GCSE and A-level exams may not be marked more generously, East Midlands education body says
National exams will go ahead for the first time since the pandemic started
Last updated 15th Feb 2022
It was reported that school and college students would have their exams marked more generously due to the disruption caused by COVID-19, but that may not be the case.
England's exams regulator Ofqual said grade boundaries were likely to be lowered to account for the loss of learning, but an East Midlands education body says that wouldn't be the most effective way to mitigate the impact of the pandemic.
Nick Raine, senior regional officer at the National Education Union East Midlands, says lower marking thresholds wouldn't help students that haven't been taught examination content due to weeks away from education.
"My interpretation was somewhat different. What they're doing is they're giving people more vindication of what may and may not be on the examinations because students have missed so much time.
"There are key components due to coronavirus that they haven't covered with a qualified teacher, so obviously they're at a significant disadvantage.
"We're concerned first of all that the students are okay, because there's been a lot of mental health issues because some of them are very worried that they've missed key components.

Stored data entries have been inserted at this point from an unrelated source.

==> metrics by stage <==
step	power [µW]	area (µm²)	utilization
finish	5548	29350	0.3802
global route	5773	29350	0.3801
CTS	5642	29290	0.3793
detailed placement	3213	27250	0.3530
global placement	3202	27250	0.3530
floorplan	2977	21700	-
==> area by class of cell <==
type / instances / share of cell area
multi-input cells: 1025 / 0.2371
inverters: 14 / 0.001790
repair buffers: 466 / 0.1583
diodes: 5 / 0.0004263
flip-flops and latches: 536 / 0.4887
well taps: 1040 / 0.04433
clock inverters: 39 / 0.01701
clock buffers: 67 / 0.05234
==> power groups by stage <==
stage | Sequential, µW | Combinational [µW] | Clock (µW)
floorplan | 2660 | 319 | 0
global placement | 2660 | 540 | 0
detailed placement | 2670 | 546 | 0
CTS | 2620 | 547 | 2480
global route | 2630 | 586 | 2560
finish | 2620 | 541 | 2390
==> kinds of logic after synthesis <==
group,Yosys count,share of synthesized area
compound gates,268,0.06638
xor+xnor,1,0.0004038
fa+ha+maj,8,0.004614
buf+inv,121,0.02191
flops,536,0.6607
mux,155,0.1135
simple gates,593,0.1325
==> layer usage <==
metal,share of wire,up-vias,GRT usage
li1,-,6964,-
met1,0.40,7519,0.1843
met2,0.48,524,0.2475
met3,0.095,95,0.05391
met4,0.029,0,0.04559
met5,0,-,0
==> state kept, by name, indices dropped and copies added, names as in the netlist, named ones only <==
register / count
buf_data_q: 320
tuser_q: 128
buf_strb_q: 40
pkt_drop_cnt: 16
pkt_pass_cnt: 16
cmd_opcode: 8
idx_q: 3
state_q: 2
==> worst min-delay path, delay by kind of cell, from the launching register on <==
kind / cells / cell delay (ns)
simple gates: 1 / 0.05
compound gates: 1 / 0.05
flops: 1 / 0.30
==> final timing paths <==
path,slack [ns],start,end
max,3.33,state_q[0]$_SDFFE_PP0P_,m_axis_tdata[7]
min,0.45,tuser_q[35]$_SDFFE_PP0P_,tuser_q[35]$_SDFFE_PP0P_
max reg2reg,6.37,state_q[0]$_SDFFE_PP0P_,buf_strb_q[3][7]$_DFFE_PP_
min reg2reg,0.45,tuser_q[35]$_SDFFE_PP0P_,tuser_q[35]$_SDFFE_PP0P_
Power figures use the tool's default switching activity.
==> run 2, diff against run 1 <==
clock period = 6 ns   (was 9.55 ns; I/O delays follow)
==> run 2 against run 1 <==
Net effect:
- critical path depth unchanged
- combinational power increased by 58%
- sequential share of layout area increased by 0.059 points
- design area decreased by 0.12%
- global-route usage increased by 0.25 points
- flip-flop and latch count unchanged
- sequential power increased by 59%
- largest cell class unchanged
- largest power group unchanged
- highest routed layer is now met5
--- src/rtl/mem_wb_stage.sv ---
// MEM/WB pipeline register and write-back stage: stage register with stall/flush
// control, big-endian load alignment/extension, GPR and HI/LO write-back ports.
module mem_wb_stage (
    input  logic        clk,
    input  logic        rst,
    input  logic        mem_stall,
    input  logic        wb_stall,
    input  logic        flush,
    input  logic        mem_we,
    input  logic [4:0]  mem_waddr,
    input  logic [31:0] mem_wdata,
    input  logic        mem_is_load,
    input  logic [2:0]  mem_load_op,
    input  logic [1:0]  mem_addr_lo,
    input  logic        mem_whilo,
    input  logic [31:0] mem_hi,
    input  logic [31:0] mem_lo,
    input  logic [31:0] dmem_rdata,
    output logic        wb_we,
    output logic [4:0]  wb_waddr,
    output logic [31:0] wb_wdata,
    output logic        wb_whilo,
    output logic [31:0] wb_hi,
    output logic [31:0] wb_lo
);

    typedef enum logic [2:0] {
        LD_W   = 3'd0,
        LD_B   = 3'd1,
        LD_BU  = 3'd2,
        LD_H   = 3'd3,
        LD_HU  = 3'd4
    } load_op_t;

    logic        r_we;
    logic [4:0]  r_waddr;
    logic [31:0] r_wdata;
    logic        r_is_load;
    logic [2:0]  r_load_op;
    logic [1:0]  r_addr_lo;
    logic        r_whilo;
    logic [31:0] r_hi;
    logic [31:0] r_lo;
    logic [31:0] r_ld_buf;
    logic        r_ld_valid;

    logic        w_hold;
    logic [31:0] w_word;
    logic [7:0]  w_byte;
    logic [15:0] w_half;
    logic [31:0] w_load;

    // Only the both-stalled case leaves the stage register untouched.
    assign w_hold = mem_stall && wb_stall;

    always_ff @(posedge clk) begin
        if (rst || flush) begin
            r_we      <= 1'b0;
            r_waddr   <= '0;
            r_wdata   <= '0;
            r_is_load <= 1'b0;
            r_load_op <= '0;
            r_addr_lo <= '0;
            r_whilo   <= 1'b0;
            r_hi      <= '0;
            r_lo      <= '0;
        end else if (mem_stall && !wb_stall) begin
            r_we      <= 1'b0;
            r_is_load <= 1'b0;
            r_whilo   <= 1'b0;
        end else if (!mem_stall) begin
            r_we      <= mem_we;
            r_waddr   <= mem_waddr;
            r_wdata   <= mem_wdata;
            r_is_load <= mem_is_load;
            r_load_op <= mem_load_op;
            r_addr_lo <= mem_addr_lo;
            r_whilo   <= mem_whilo;
            r_hi      <= mem_hi;
            r_lo      <= mem_lo;
        end
    end

    // Memory word is only valid in the first WB cycle; keep it for stalled cycles.
    always_ff @(posedge clk) begin
        if (rst || flush || !w_hold) begin
            r_ld_valid <= 1'b0;
            r_ld_buf   <= '0;
        end else if (r_is_load && !r_ld_valid) begin
            r_ld_valid <= 1'b1;
            r_ld_buf   <= dmem_rdata;
        end
    end

    assign w_word = r_ld_valid ? r_ld_buf : dmem_rdata;

    always_comb begin
        w_byte = '0;
        case (r_addr_lo)
            2'd0:    w_byte = w_word[31:24];
            2'd1:    w_byte = w_word[23:16];
            2'd2:    w_byte = w_word[15:8];
            default: w_byte = w_word[7:0];
        endcase
        w_half = r_addr_lo[1] ? w_word[15:0] : w_word[31:16];
    end

    always_comb begin
        w_load = w_word;
        case (load_op_t'(r_load_op))
            LD_B:    w_load = {{24{w_byte[7]}}, w_byte};
            LD_BU:   w_load = {24'd0, w_byte};
            LD_H:    w_load = {{16{w_half[15]}}, w_half};
            LD_HU:   w_load = {16'd0, w_half};
            default: w_load = w_word;
        endcase
    end

    assign wb_we    = r_we;
    assign wb_waddr = r_waddr;
    assign wb_wdata = r_we ? (r_is_load ? w_load : r_wdata) : '0;
    assign wb_whilo = r_whilo;
    assign wb_hi    = r_whilo ? r_hi : '0;
    assign wb_lo    = r_whilo ? r_lo : '0;

endmodule

--- config.mk ---
export PLATFORM = sky130hd
export DESIGN_NAME = mem_wb_stage
export DESIGN_NICKNAME = d
export VERILOG_FILES = /design/src/rtl/mem_wb_stage.sv
export SDC_FILE = /design/constraint.sdc
export NUM_CORES = 1
export LEC_CHECK = 0
export ABC_AREA = 1
export BUFFER_PORTS_ARGS = -buffer_cell sky130_fd_sc_hd__buf_2
export CORE_MARGIN = 4
export CORE_UTILIZATION = 51
export CTS_BUF_LIST = sky130_fd_sc_hd__clkbuf_4 sky130_fd_sc_hd__clkbuf_8
export DETAILED_ROUTE_END_ITERATION = 12
export HOLD_SLACK_MARGIN = 0.15
export PLACE_DENSITY = 0.82
export SYNTH_ARGS = -nofsm -noshare
export SYNTH_HDL_FRONTEND = slang
export SYNTH_SLANG_ARGS = --single-unit
--- constraint.sdc ---
create_clock -name clk -period 1.9 [get_ports clk]
set_clock_uncertainty 0.2 [all_clocks]
set_input_delay 0 -clock clk [delete_from_list [all_inputs] [get_ports clk]]
set_output_delay 0 -clock clk [all_outputs]
set_load 0.005 [all_outputs]
==> results of run 1 <==
cell families after synthesis:
| logic type | count (synthesis) | synth area share |
|---|---|---|
| simple gates | 496 | 0.283 |
| compound gates | 263 | 0.195 |
| buf+inv | 190 | 0.107 |
| flops | 142 | 0.412 |
| mux | 2 | 0.00290 |
cells in the mapped netlist:
master,number,area share
a21oi_1,173,0.13
a31oi_1,1,0.00091
and2_1,1,0.00091
buf_1,2,0.0011
buf_2,8,0.0058
buf_4,2,0.0022
buf_6,1,0.0016
clkbuf_1,63,0.034
clkinv_1,2,0.0011
dfxtp_1,142,0.41
inv_1,108,0.059
inv_2,4,0.0022
mux2i_1,2,0.0029
nand2_1,431,0.23
nand2_2,2,0.0018
nand3_1,20,0.015
nand3_4,2,0.0051
nand4_1,3,0.0027
nor2_1,25,0.014
nor2_2,1,0.00091
nor3_1,3,0.0022
o2111ai_1,1,0.0013
o211ai_1,10,0.011
o21ai_0,77,0.056
o21ai_1,1,0.00072
or2_0,3,0.0027
or2_1,2,0.0018
or2_2,3,0.0027
stage by stage:
step / hold slack [ns] / utilization / setup WS, ns / std cells / instance area (µm²)
after floorplan: -0.0569 / - / 0.347 / 1093 / 6900
after global placement: 0.0489 / 0.638 / -0.0834 / 1481 / 8450
after detailed placement: 0.0539 / 0.638 / -0.0868 / 1481 / 8450
==> summary.md, run 1 <==
| Metric | Value |
|---|---|
| Outcome | `did not finish` |
| Stage reached | `clock tree synthesis (4_1_cts)` |
| Err | `[ERROR RSZ-0060] Max buffer count reached.` |
| DP Wirelength | `16000 µm` |
| H-tree depth | `4` |
| Ys Warns | `0` |
| Number of buffers created by CTS | `17` |
| DIE WIDTH | `124 µm` |
| Port bufs | `248` |
| Starting Density | `0.521` |
| IO Count | `249` |
| Cell variety after synth | `28` |
| # clock sinks | `142` |
| Clk root buf | `clkbuf_8` |
| CTS max path bufs | `2` |
| Post CTS Setup Buffer Count | `7` |
| Synthesized area | `0.00690 mm²` |
| Syn Inst Count | `1093` |
| Die height | `124 µm` |
| Cts hold-fix bufs | `307` |
| CTS resizes | `96` |
| Sequential area share after synthesis | `0.412` |
| Row cnt | `42` |
| Synth Net Count | `1239` |
| GPL Wtd Cong | `0.897` |
| #FFs+latches synth | `142` |
| Average size of a mapped cell | `6.32 µm²` |
==> inputs of run 2 (changes only) <==
Settings changed: CORE_UTILIZATION 51 to 36, CTS_BUF_LIST sky130_fd_sc_hd__clkbuf_4 sky130_fd_sc_hd__clkbuf_8 to not set, HOLD_SLACK_MARGIN 0.15 to not set, PLACE_DENSITY 0.82 to not set, PLACE_DENSITY_LB_ADDON set to 0.15.
==> run 2 against run 1 <==
The flow now finishes, with violations (setup timing); area after synthesis did not move; synthesized cell count did not move.
==> summary.md, run 2 <==
| Metric | Value |
|---|---|
| Synth Net Count | `1239 (unchanged)` |
| P_leak | `6.11 nW` |
| Pre-CTS setup slack | `-0.0371 ns (was -0.0868 ns)` |
| Starting Density | `0.368 (was 0.521)` |
| Placed Area | `0.00857 mm² (was 0.00845 mm²)` |
| Adder-Cell Fraction of Synth Area | `0 (unchanged)` |
| Worst Tran Pin Value | `0.843 ns` |
| First-pass GRT wire length | `44300 µm` |
| Xor-xnor portion of the synthesized cell area | `0 (unchanged)` |
| Drc violations | `0` |
| Final Slew Violations | `0` |
| First-pass iteration count of the detailed router | `5` |
| Port bufs | `248 (unchanged)` |
| Sw frac | `0.282` |
| Final setup viols | `33` |
| Placed Cells | `1551 (was 1481)` |
| DRT Wirelength | `27300 µm` |
| Iter 0 DRT Violations | `520` |
| Via count | `8856` |
| Crit path kind | `reg -> out` |
| Core ar. | `0.0188 mm²` |
| CP Data Required Time | `1.70 ns` |
| Most common cell in the synthesized netlist | `nand2_1 (unchanged)` |
| Pint | `5.40 mW` |
| Syn Inst Count | `1093 (unchanged)` |
| Crit-path max FO | `8` |
| Ys Warns | `0 (unchanged)` |
| Fmax | `440 MHz` |
| Die height | `146 µm (was 124 µm)` |
| Switching power | `2.13 mW` |
| Remaining antenna violation count | `0` |
| Post-route setup slack | `-0.371 ns` |
| Post-synthesis compound-gate area fraction | `0.195 (unchanged)` |
| Max-slew headroom | `0.438` |
| Number of buffers created by CTS | `17 (unchanged)` |
| Most frequent cells in the layout | `nand2_1, dlygate4sd3_1, buf_2, a21oi_1, dfxtp_1` |
| Crit-path cells | `buf_12, nand2_4, nand2_2, nand2_2, nand2_2, inv_2, nand2_4, nand3_4, nand3_4, nand2_2, a21oi_2, buf_2` |
| Top-area cell type share of the netlist area | `0.412 (unchanged)` |
| Largest net degree at the start of global routing | `77` |
| Failing checks | `setup timing` |
| Initial antenna violation count | `4` |
| Slowest-stage cell, CP | `dfxtp_4` |
| Avg Vias per Cell | `4.79` |
| DP Wirelength | `16900 µm (was 16000 µm)` |
| Smallest hold slack | `0.0240 ns` |
| WP data arrival | `2.07 ns` |
| H-tree depth | `4 (unchanged)` |
| Cell variety after synth | `28 (unchanged)` |
| Ys flop type | `dfxtp_1 (unchanged)` |
| # clock sinks | `142 (unchanged)` |
| Clock-pin slew on the worst setup and hold paths | `0.07 ns` |
| Worst hold path type | `in -> reg` |
| Average size of a mapped cell | `6.32 µm² (unchanged)` |
| Finished Cell Area | `0.0122 mm²` |
| DIE WIDTH | `146 µm (was 124 µm)` |
| P&R area growth vs syn | `77.1%` |
| GPL Wtd Cong | `0.931 (was 0.897)` |
| Minimum clock period | `2.27 ns` |
| Simple-Gate Fraction of Synth Area | `0.283 (unchanged)` |
| Sequential area share after synthesis | `0.412 (unchanged)` |
| CTS tree | `built` |
| Via count of the first global-routing pass | `9053` |
| Clk pwr share | `0.425` |
| Die ar. | `0.0215 mm²` |
| Fin Setup TNS | `-9.31 ns` |
| Main combinational cell family by area after synthesis | `simple AND/OR/NAND/NOR gates (unchanged)` |
| Critical Path End Type | `output port` |
| Crit-path max cell delay | `0.45 ns` |
| Final cell count without fillers | `1850` |
| Peak supply drop | `0.000560 V` |
| Final hold violation count | `0` |
| Total track usage | `0.251` |
| Synthesized area | `0.00690 mm² (unchanged)` |
| #FFs+latches synth | `142 (unchanged)` |
| Crit start category | `register` |
| Register share of total power | `0.411` |
| Most common cell after layout, fill and taps aside | `nand2_1` |
| Outcome | `complete, but fails checks (was did not finish)` |
| Share of cells above drive strength 1 | `0.271` |
| Aggregate global routing overflow | `0` |
| Most frequent cells after synthesis | `nand2_1, a21oi_1, dfxtp_1 (unchanged)` |
| Row cnt | `50 (was 42)` |
| Most used cell, CP | `nand2_2` |
| Async SR Flop Fraction | `0 (unchanged)` |
| Power Density | `616 mW/mm²` |
| Post-synthesis mux area share | `0.00290 (unchanged)` |
| Fin crit share | `1.20` |
| Area leader, netlist | `dfxtp_1 (unchanged)` |
| CTS max path bufs | `2 (unchanged)` |
| WL per Instance | `14.8 µm` |
| Clk root buf | `clkbuf_16 (was clkbuf_8)` |
| RSZ-0062 raised after global routing | `yes` |
| Final #Nets | `1745` |
| Worst skew pair latency | `0.43 ns` |
| IO Count | `249 (unchanged)` |
| Top cells by area, synth | `dfxtp_1, nand2_1, a21oi_1 (unchanged)` |
| Post-synth EDFFs | `0 (unchanged)` |
| Max Cap Viol | `0` |
| Logic gate share of total power | `0.164` |
-- run 2: worst paths after layout --
path | start | cells after the start | end | slack [ns]
hold / removal | mem_stall | 4 | r_hi[18] | 0.02
setup reg to reg | r_is_load | 4 | r_is_load | 0.13
hold reg to reg | r_ld_buf[0] | 2 | r_ld_buf[0] | 0.25
setup / recovery | r_ld_valid | 12 | wb_wdata[31] | -0.37
-- run 2: final cells by class --
type	instances	area (µm²)
Multi-Input combinational cell	763	3690
Clock inverter	14	125
Fill cell	1644	6540
Tap cell	234	293
Timing Repair Buffer	561	4380
Inverter	114	438
Antenna cell	4	10.0
Sequential cell	142	2860
Clock buffer	18	429
-- run 2: kinds of logic after synthesis --
kind of cell	Yosys count
simple gates	496
compound gates	263
buf+inv	190
flops	142
mux	2
-- run 2: per-layer routing --
metal  part of all wire  vias to the layer above  wire, µm  track usage
met5                  0                        -         0            0
met4              0.039                        0      1060        0.110
met3              0.064                       77      1760       0.0714
met2               0.49                      300     13400        0.425
met1               0.41                     4018     11100        0.298
li1                   -                     4461         -            -
-- run 2: what timing repair did --
action	in CTS	in global routing
buffers inserted	9	7
endpoints found under the setup margin	32	40
hold buffers	247	0
pin swaps	26	35
hold endpoints to repair	142	0
cloned	4	0
resized for setup	73	68
-- run 2: worst max-delay path, delay by kind of cell, from the launching register on --
kind / cells / cell delay [ns]
AO/OA/AOI/OAI: 1 / 0.17
buffers and inverters: 3 / 0.32
flip-flops: 1 / 0.45
AND/OR/NAND/NOR: 8 / 0.70
-- run 2: power groups by stage --
stage | logic, mW | registers [mW] | clock network (mW)
after detailed placement | 0.793 | 3.16 | 0
after floorplan | 0.436 | 3.15 | 0
after CTS | 1.17 | 3.09 | 3.25
final | 1.23 | 3.09 | 3.20
after global placement | 0.793 | 3.16 | 0
after global routing | 1.35 | 3.10 | 3.38
-- run 2: through the flow --
stage | total power [mW] | util
2_1_floorplan | 3.58 | -
3_3_place_gp | 3.95 | 0.457
3_5_place_dp | 3.95 | 0.457
4_1_cts | 7.51 | 0.635
5_1_grt | 7.83 | 0.651
6_report | 7.53 | 0.651
Note: power is estimated with default switching activity, not from simulation.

"You can imagine if you're studying something like French for example and you've missed a lot of the language, or parts of maths, that obviously if it was on the examination you wouldn't have been tracked fairly - you will have been discriminated against in that respect.
"Some of the reports in the newspapers are actually inaccurate, I mean I don't think anyone reasonable is going to suggest when students have missed weeks and weeks and weeks in cases of learning with a teacher that they're going to be able to sit exactly the same examination as people in previous years who didn't - obviously, it just doesn't make any common sense. So that's the reality of the situation."